> EXTRACTED DATA
---*---

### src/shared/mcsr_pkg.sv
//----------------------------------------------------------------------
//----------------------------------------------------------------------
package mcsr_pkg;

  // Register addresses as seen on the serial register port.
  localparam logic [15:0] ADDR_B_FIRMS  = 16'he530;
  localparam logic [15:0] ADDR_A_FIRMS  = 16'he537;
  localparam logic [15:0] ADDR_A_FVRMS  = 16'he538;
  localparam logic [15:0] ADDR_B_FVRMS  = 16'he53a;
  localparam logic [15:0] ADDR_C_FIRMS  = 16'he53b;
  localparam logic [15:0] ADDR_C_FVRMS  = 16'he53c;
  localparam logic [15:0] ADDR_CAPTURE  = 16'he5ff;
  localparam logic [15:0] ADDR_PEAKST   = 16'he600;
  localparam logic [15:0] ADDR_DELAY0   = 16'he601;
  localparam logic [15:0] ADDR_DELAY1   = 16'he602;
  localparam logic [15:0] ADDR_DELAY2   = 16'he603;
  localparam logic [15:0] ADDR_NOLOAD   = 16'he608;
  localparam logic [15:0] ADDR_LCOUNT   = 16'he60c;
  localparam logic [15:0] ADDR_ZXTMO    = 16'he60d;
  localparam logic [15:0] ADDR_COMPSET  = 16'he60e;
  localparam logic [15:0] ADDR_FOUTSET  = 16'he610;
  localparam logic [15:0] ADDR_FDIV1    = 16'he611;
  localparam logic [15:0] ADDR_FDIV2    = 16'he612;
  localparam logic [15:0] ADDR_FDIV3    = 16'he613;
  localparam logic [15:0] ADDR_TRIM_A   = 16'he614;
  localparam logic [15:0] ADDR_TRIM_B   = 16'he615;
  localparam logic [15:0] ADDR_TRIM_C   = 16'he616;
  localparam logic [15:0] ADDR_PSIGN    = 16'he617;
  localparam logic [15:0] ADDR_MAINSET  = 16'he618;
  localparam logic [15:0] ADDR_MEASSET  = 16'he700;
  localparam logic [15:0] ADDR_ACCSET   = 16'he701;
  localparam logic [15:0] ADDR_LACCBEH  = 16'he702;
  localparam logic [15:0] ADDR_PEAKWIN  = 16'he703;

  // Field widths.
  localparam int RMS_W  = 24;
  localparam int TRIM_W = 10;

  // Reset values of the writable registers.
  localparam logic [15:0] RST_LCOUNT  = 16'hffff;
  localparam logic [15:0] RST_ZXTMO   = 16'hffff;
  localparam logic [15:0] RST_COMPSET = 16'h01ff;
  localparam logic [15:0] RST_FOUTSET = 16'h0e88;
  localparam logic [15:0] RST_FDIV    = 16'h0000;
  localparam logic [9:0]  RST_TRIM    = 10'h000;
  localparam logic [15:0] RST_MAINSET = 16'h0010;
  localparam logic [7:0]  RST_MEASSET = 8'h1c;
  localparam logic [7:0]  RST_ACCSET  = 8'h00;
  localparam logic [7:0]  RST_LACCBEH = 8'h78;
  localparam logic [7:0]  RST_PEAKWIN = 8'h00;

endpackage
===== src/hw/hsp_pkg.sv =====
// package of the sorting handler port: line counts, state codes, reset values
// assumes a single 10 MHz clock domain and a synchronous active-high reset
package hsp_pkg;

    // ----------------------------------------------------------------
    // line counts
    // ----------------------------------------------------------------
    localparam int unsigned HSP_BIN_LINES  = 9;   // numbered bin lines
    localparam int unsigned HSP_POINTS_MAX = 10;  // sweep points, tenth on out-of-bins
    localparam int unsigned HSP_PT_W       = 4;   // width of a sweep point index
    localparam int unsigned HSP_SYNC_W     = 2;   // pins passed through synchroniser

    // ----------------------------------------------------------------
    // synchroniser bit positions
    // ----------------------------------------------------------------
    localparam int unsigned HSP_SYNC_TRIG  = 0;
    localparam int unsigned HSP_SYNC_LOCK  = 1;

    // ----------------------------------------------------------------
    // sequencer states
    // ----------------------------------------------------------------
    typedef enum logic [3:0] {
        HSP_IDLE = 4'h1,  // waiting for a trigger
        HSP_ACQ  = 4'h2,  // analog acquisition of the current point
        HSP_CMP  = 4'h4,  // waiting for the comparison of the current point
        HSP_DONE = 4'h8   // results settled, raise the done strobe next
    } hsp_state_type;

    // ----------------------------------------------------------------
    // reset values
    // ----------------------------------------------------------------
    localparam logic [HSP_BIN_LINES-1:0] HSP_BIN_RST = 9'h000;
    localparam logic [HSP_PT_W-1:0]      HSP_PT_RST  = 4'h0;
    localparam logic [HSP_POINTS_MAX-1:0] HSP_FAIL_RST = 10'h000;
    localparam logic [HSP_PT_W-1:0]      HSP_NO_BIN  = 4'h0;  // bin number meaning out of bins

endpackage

---*---

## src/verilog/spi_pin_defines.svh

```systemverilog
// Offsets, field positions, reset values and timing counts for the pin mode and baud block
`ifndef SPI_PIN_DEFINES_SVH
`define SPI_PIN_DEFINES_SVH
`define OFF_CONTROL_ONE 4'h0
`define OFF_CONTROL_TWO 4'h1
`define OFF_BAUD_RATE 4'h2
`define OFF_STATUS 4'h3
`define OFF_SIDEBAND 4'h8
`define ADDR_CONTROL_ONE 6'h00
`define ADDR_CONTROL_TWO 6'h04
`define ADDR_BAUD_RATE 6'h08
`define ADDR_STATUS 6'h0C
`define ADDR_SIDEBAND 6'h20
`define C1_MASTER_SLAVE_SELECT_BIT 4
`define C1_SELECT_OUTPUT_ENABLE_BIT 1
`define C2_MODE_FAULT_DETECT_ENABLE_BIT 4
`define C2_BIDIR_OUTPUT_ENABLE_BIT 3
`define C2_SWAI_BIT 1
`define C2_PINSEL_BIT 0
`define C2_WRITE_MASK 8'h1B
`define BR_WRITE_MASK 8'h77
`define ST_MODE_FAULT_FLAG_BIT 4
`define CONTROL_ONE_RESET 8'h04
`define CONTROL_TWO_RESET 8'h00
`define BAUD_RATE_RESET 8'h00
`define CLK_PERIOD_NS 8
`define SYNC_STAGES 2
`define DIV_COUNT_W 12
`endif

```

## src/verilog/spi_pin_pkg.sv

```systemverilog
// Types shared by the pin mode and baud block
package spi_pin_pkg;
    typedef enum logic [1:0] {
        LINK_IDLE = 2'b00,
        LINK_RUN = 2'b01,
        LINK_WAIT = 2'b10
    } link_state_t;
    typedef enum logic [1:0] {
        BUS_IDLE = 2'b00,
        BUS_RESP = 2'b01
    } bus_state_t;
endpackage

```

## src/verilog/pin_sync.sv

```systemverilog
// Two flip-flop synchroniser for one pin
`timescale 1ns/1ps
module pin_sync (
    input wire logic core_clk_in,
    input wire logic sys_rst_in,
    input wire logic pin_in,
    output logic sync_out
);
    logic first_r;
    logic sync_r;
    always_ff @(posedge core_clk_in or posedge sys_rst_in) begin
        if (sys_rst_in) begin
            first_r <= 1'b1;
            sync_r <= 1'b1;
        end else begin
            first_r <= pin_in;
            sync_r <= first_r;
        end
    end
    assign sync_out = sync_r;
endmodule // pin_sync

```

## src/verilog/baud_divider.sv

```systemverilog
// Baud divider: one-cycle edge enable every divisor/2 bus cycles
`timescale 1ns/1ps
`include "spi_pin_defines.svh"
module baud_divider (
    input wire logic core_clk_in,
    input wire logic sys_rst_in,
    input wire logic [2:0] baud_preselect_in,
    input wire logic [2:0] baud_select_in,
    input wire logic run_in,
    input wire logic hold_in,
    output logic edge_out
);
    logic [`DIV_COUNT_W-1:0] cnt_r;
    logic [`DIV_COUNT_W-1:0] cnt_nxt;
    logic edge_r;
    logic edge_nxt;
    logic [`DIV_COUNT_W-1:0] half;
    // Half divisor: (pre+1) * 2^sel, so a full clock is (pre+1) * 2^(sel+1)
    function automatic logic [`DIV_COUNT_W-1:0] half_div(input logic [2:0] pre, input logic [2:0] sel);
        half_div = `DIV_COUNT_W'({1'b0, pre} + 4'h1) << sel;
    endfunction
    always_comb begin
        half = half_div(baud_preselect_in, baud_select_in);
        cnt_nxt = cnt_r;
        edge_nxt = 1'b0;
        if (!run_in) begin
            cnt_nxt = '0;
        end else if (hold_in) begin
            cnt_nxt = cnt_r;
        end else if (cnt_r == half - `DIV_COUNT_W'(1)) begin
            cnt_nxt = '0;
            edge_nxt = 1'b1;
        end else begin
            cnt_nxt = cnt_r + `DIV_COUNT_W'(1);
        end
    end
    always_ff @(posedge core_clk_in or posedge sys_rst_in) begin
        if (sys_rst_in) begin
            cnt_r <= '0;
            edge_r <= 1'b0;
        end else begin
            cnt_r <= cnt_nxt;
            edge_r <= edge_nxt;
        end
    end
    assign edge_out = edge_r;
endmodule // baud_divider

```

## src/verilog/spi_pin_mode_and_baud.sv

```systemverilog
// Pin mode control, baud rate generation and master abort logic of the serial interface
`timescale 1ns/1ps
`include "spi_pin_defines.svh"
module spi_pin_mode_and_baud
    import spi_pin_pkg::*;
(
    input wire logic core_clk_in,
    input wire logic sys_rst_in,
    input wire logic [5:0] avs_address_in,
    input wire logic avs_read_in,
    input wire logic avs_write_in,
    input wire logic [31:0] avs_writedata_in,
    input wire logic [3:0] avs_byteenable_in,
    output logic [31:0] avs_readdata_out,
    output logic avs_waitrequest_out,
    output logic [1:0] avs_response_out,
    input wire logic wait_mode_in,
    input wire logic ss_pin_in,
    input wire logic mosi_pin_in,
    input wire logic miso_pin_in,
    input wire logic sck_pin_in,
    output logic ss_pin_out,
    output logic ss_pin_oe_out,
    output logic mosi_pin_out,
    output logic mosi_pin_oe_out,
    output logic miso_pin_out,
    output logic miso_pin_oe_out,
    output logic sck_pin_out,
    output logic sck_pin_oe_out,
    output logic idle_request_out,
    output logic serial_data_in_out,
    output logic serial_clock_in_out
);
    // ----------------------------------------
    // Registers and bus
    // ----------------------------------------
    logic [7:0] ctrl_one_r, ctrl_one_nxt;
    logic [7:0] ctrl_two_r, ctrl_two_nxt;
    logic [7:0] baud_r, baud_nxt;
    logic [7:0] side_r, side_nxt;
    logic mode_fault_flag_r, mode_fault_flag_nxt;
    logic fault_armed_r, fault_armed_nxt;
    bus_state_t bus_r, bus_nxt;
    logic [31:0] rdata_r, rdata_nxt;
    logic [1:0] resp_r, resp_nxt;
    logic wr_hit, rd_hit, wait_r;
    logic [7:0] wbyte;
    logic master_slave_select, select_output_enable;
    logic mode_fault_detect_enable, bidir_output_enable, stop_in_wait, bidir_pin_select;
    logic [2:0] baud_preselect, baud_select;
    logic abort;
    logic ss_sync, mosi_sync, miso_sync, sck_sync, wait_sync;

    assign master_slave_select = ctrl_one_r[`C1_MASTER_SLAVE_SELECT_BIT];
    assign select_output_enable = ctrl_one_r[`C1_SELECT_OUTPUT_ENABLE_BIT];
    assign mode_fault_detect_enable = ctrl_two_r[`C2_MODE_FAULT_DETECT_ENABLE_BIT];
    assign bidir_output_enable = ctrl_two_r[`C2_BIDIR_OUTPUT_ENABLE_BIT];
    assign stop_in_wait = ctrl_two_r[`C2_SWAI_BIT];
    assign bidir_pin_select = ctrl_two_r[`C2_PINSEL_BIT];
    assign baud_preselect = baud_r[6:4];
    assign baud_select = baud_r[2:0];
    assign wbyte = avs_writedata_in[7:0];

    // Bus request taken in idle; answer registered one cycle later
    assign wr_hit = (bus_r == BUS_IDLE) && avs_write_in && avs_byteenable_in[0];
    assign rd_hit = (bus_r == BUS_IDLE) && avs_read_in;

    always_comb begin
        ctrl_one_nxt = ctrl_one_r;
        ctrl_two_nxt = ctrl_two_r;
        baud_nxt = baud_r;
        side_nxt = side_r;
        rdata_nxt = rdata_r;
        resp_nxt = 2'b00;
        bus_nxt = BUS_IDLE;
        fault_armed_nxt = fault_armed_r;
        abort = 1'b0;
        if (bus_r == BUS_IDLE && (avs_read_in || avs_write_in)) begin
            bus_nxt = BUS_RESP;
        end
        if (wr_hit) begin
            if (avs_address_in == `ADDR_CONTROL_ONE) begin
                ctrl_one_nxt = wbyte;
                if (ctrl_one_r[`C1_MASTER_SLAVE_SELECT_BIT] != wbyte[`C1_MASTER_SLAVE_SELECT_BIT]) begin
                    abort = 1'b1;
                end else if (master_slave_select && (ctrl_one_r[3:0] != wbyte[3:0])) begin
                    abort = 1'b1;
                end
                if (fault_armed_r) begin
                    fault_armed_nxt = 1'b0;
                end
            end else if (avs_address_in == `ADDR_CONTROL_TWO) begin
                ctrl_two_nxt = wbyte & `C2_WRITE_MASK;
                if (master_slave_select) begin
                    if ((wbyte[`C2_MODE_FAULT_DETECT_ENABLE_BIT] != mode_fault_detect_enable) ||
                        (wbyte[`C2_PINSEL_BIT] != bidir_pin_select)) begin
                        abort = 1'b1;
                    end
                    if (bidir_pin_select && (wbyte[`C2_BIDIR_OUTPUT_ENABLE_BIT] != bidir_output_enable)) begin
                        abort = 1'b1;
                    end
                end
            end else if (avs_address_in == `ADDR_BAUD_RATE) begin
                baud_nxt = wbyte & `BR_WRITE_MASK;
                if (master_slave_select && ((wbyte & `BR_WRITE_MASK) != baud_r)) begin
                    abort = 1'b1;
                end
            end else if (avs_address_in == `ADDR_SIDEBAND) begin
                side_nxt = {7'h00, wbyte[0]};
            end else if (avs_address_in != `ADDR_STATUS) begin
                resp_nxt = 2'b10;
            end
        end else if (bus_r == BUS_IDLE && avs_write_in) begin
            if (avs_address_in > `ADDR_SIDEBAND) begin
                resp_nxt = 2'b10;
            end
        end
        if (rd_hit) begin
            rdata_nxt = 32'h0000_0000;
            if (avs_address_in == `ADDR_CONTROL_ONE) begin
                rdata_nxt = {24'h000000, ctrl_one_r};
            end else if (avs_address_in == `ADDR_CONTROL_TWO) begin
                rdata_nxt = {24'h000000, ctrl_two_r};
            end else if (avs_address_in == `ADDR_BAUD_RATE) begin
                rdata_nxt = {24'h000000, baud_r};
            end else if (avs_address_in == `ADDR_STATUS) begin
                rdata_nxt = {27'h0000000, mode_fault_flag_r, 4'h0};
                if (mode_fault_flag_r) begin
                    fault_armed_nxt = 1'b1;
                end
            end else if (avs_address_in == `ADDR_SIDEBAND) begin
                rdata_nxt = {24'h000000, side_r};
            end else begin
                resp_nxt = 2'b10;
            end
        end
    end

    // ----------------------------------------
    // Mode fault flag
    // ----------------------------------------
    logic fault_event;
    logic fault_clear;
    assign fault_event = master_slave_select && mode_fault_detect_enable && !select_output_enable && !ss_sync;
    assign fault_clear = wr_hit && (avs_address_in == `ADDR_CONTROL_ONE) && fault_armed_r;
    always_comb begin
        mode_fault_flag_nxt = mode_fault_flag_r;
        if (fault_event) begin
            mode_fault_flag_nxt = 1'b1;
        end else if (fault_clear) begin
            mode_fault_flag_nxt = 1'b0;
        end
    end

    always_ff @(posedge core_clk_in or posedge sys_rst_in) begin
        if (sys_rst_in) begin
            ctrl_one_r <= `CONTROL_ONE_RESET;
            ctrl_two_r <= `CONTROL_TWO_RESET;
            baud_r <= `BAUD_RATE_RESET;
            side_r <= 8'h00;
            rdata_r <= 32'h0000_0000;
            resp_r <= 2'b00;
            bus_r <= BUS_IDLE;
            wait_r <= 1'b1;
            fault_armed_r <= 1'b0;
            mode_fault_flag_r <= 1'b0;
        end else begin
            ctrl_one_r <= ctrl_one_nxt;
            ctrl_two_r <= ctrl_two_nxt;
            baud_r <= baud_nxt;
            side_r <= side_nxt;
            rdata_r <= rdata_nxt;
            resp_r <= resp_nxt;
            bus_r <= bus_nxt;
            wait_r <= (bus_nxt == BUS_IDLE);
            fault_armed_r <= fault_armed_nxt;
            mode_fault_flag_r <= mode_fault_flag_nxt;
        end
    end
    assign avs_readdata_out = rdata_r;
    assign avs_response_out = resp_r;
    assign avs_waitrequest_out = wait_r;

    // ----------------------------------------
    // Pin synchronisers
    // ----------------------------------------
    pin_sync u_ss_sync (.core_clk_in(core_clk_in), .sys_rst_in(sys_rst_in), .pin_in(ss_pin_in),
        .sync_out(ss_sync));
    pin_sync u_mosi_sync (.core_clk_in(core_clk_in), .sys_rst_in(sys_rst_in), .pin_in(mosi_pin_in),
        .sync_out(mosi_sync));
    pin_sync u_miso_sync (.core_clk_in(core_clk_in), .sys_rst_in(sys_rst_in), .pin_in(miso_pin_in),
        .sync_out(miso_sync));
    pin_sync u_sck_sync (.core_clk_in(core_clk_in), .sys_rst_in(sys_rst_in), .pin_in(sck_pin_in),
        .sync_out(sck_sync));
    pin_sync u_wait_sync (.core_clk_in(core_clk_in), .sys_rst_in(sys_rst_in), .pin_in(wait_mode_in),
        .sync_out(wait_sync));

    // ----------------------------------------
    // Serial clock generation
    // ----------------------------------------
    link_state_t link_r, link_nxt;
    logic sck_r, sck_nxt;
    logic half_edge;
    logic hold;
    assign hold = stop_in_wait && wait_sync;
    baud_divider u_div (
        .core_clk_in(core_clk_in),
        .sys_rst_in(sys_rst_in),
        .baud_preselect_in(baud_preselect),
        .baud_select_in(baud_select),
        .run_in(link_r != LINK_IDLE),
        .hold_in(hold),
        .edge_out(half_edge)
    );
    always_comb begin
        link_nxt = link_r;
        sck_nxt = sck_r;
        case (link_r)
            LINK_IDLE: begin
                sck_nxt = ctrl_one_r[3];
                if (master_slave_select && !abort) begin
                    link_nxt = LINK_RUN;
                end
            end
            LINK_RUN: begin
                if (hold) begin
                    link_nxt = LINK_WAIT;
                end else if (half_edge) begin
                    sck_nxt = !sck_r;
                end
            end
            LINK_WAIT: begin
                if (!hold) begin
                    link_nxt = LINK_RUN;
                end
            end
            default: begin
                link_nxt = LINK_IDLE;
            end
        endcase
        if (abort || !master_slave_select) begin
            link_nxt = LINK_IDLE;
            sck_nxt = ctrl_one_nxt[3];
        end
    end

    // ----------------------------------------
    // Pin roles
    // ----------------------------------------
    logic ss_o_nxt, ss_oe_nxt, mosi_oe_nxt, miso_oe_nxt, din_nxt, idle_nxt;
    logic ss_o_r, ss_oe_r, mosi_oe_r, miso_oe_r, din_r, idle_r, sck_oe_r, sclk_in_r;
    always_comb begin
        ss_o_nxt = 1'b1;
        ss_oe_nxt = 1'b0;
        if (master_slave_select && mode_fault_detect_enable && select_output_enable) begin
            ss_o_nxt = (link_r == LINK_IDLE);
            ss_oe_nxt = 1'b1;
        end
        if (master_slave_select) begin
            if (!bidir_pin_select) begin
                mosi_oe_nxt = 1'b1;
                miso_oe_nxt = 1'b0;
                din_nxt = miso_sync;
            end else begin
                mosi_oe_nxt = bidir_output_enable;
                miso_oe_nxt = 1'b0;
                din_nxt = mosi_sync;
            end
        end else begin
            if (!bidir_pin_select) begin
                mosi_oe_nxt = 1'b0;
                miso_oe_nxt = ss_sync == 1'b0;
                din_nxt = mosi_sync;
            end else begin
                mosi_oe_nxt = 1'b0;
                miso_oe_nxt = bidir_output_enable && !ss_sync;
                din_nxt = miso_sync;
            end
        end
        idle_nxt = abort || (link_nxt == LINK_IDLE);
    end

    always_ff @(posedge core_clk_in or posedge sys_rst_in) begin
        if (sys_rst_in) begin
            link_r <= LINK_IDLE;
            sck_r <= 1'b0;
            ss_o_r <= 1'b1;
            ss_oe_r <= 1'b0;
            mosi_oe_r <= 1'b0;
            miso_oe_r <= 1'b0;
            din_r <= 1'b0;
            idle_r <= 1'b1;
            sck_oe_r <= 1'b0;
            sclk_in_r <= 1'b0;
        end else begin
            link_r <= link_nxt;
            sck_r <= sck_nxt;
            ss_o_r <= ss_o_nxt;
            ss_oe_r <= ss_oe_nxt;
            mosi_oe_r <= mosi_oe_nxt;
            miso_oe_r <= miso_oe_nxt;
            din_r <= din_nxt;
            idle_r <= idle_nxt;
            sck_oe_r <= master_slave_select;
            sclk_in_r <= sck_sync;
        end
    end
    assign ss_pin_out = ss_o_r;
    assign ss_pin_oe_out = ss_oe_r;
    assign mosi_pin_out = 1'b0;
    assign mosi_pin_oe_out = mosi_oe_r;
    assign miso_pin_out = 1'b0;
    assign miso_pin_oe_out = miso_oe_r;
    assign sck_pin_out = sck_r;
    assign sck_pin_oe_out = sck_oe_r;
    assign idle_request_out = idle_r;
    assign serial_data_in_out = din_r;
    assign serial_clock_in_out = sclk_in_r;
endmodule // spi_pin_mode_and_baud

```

---*---

Repeat word for word the lines above that run from the line containing "localparam logic [15:0] ADDR_B_FIRMS" through the line containing "localparam logic [15:0] RST_FOUTSET", both ends included, and nothing else.

> RESULT FOR THIS TASK
  localparam logic [15:0] ADDR_B_FIRMS  = 16'he530;
  localparam logic [15:0] ADDR_A_FIRMS  = 16'he537;
  localparam logic [15:0] ADDR_A_FVRMS  = 16'he538;
  localparam logic [15:0] ADDR_B_FVRMS  = 16'he53a;
  localparam logic [15:0] ADDR_C_FIRMS  = 16'he53b;
  localparam logic [15:0] ADDR_C_FVRMS  = 16'he53c;
  localparam logic [15:0] ADDR_CAPTURE  = 16'he5ff;
  localparam logic [15:0] ADDR_PEAKST   = 16'he600;
  localparam logic [15:0] ADDR_DELAY0   = 16'he601;
  localparam logic [15:0] ADDR_DELAY1   = 16'he602;
  localparam logic [15:0] ADDR_DELAY2   = 16'he603;
  localparam logic [15:0] ADDR_NOLOAD   = 16'he608;
  localparam logic [15:0] ADDR_LCOUNT   = 16'he60c;
  localparam logic [15:0] ADDR_ZXTMO    = 16'he60d;
  localparam logic [15:0] ADDR_COMPSET  = 16'he60e;
  localparam logic [15:0] ADDR_FOUTSET  = 16'he610;
  localparam logic [15:0] ADDR_FDIV1    = 16'he611;
  localparam logic [15:0] ADDR_FDIV2    = 16'he612;
  localparam logic [15:0] ADDR_FDIV3    = 16'he613;
  localparam logic [15:0] ADDR_TRIM_A   = 16'he614;
  localparam logic [15:0] ADDR_TRIM_B   = 16'he615;
  localparam logic [15:0] ADDR_TRIM_C   = 16'he616;
  localparam logic [15:0] ADDR_PSIGN    = 16'he617;
  localparam logic [15:0] ADDR_MAINSET  = 16'he618;
  localparam logic [15:0] ADDR_MEASSET  = 16'he700;
  localparam logic [15:0] ADDR_ACCSET   = 16'he701;
  localparam logic [15:0] ADDR_LACCBEH  = 16'he702;
  localparam logic [15:0] ADDR_PEAKWIN  = 16'he703;

  // Field widths.
  localparam int RMS_W  = 24;
  localparam int TRIM_W = 10;

  // Reset values of the writable registers.
  localparam logic [15:0] RST_LCOUNT  = 16'hffff;
  localparam logic [15:0] RST_ZXTMO   = 16'hffff;
  localparam logic [15:0] RST_COMPSET = 16'h01ff;
  localparam logic [15:0] RST_FOUTSET = 16'h0e88;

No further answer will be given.